= TASK REQUIREMENTS =
Using the entries that follow, write out the line containing "plan_flags_t plan_new;", the line containing "export PLACE_DENSITY = 0.71", and every line between them, exactly and nothing else.

____ SUPPLIED RECORDS

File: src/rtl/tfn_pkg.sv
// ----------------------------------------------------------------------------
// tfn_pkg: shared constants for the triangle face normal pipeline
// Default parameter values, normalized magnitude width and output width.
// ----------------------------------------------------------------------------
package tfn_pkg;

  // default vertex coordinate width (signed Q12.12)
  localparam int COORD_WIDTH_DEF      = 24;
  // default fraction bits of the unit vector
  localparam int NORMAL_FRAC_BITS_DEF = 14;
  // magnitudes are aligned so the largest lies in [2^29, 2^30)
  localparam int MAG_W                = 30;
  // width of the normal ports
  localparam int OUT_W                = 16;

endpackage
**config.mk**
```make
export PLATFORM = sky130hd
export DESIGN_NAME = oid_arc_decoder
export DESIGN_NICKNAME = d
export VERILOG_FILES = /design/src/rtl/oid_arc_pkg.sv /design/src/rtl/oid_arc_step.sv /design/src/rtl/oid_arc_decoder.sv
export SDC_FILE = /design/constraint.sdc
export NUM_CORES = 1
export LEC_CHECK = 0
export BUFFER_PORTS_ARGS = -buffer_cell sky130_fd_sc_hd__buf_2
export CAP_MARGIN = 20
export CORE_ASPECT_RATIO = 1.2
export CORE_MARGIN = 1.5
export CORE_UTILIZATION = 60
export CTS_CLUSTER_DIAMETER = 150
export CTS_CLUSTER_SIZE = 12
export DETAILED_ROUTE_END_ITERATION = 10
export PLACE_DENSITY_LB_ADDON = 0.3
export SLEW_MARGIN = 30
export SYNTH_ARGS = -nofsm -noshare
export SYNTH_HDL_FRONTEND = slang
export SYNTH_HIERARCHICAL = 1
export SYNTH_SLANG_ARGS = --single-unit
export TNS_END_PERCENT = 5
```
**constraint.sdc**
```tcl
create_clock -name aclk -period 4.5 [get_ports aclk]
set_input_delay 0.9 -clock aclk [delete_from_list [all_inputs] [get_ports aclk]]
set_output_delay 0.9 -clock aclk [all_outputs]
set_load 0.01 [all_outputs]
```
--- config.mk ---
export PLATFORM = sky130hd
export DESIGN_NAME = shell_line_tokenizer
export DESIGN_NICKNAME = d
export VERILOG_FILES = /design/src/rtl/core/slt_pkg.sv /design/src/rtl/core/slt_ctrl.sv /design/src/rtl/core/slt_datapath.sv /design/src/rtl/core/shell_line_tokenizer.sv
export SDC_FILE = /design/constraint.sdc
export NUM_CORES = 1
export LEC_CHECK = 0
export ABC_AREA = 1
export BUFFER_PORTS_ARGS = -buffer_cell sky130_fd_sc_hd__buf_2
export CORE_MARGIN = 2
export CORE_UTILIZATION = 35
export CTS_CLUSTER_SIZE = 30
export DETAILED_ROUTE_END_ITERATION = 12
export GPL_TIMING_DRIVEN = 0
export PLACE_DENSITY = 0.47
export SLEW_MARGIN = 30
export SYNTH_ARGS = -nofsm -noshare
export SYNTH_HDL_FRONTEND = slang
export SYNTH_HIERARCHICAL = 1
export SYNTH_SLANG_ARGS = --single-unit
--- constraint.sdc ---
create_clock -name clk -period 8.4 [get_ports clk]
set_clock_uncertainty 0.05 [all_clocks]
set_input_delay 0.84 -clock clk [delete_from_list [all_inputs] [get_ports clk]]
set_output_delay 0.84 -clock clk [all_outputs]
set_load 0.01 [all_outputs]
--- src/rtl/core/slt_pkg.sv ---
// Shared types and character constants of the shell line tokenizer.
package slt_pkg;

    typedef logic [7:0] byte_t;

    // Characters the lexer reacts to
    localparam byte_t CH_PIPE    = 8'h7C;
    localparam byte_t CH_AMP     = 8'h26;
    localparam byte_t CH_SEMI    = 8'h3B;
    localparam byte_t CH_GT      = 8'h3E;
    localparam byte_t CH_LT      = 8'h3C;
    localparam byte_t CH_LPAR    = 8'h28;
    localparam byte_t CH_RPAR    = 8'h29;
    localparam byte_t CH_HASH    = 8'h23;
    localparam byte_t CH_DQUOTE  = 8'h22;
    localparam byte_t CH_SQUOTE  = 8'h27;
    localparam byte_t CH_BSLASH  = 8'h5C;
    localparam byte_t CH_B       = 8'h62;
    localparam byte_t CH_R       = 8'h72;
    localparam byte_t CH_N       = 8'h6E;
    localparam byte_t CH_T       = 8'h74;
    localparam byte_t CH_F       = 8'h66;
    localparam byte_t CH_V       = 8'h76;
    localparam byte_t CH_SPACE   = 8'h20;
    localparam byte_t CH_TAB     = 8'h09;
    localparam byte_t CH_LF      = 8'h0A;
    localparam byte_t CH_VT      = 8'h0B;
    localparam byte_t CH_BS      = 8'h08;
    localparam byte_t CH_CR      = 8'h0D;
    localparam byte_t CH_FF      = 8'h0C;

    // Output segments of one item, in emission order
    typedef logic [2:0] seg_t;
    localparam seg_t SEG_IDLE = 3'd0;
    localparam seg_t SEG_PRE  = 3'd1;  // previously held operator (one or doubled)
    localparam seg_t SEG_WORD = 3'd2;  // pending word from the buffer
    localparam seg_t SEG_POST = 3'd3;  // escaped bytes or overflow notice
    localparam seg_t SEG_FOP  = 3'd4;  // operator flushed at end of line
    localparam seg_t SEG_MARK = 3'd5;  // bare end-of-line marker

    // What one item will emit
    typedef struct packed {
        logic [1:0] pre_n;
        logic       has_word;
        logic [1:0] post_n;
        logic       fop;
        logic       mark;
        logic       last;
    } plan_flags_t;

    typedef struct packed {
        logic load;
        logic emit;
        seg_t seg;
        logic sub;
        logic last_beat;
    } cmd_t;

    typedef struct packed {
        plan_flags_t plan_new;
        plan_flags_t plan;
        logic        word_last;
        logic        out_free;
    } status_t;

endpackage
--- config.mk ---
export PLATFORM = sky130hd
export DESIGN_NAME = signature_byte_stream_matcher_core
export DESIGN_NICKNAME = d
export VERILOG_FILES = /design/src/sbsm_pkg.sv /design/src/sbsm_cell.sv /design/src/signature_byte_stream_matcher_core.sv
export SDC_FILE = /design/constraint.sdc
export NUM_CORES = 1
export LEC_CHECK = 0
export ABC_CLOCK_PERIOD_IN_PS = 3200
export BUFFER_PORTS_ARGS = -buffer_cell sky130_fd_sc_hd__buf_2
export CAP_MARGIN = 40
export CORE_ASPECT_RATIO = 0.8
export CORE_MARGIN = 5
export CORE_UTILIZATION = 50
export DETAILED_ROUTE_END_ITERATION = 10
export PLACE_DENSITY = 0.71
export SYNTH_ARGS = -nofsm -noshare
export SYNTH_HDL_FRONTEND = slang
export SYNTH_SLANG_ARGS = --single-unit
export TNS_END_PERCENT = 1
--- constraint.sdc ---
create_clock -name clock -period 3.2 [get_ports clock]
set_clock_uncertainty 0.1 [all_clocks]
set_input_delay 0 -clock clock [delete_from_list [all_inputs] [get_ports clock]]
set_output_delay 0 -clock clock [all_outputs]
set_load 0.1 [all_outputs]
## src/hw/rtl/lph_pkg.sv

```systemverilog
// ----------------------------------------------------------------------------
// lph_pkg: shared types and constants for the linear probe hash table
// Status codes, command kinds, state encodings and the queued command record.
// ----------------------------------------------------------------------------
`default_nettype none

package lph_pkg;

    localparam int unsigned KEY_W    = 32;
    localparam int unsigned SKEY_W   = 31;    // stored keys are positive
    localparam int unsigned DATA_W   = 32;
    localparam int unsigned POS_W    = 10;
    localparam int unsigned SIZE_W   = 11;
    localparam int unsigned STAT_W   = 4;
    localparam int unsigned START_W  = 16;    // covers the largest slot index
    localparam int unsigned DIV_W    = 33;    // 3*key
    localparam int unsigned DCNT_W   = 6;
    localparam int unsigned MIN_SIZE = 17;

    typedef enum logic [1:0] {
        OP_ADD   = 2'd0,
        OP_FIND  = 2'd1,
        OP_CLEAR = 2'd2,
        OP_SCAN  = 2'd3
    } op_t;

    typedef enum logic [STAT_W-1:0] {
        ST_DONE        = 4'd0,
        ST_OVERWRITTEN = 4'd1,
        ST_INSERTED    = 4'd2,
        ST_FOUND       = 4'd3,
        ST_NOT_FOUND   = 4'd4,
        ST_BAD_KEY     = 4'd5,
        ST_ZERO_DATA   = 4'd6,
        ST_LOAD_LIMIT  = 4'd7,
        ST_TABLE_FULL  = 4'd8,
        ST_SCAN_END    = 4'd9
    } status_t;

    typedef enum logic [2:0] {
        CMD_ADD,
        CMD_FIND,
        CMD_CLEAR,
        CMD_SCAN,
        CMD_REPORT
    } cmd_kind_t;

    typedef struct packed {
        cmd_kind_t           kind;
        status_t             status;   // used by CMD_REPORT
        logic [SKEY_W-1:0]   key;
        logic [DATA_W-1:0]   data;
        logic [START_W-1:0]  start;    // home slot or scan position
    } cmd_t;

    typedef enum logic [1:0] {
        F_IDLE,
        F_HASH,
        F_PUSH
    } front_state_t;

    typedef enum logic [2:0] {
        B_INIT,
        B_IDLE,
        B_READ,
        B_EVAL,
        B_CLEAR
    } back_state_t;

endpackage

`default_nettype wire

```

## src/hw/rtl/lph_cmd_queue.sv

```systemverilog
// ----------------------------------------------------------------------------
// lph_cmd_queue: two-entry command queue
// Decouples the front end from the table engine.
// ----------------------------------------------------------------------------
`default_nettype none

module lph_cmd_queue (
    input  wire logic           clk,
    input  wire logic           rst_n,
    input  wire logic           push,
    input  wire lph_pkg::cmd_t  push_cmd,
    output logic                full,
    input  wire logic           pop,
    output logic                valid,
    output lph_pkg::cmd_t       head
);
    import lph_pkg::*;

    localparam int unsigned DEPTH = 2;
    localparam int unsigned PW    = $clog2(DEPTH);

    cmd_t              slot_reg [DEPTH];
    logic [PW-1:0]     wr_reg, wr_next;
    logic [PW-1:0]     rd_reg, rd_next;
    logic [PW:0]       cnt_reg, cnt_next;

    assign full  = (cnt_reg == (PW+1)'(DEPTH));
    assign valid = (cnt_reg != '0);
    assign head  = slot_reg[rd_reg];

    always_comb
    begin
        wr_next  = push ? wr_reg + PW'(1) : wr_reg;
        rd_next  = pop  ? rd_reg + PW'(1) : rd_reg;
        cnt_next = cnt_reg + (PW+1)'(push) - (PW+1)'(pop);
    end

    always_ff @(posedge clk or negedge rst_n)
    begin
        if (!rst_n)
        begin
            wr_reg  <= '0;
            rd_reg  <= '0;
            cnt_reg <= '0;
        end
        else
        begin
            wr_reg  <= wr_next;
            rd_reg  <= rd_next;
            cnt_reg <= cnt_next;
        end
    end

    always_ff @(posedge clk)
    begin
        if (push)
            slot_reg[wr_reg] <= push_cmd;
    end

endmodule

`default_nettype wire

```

________

= RESPONSE AREA =
        plan_flags_t plan_new;
        plan_flags_t plan;
        logic        word_last;
        logic        out_free;
    } status_t;

endpackage
--- config.mk ---
export PLATFORM = sky130hd
export DESIGN_NAME = signature_byte_stream_matcher_core
export DESIGN_NICKNAME = d
export VERILOG_FILES = /design/src/sbsm_pkg.sv /design/src/sbsm_cell.sv /design/src/signature_byte_stream_matcher_core.sv
export SDC_FILE = /design/constraint.sdc
export NUM_CORES = 1
export LEC_CHECK = 0
export ABC_CLOCK_PERIOD_IN_PS = 3200
export BUFFER_PORTS_ARGS = -buffer_cell sky130_fd_sc_hd__buf_2
export CAP_MARGIN = 40
export CORE_ASPECT_RATIO = 0.8
export CORE_MARGIN = 5
export CORE_UTILIZATION = 50
export DETAILED_ROUTE_END_ITERATION = 10
export PLACE_DENSITY = 0.71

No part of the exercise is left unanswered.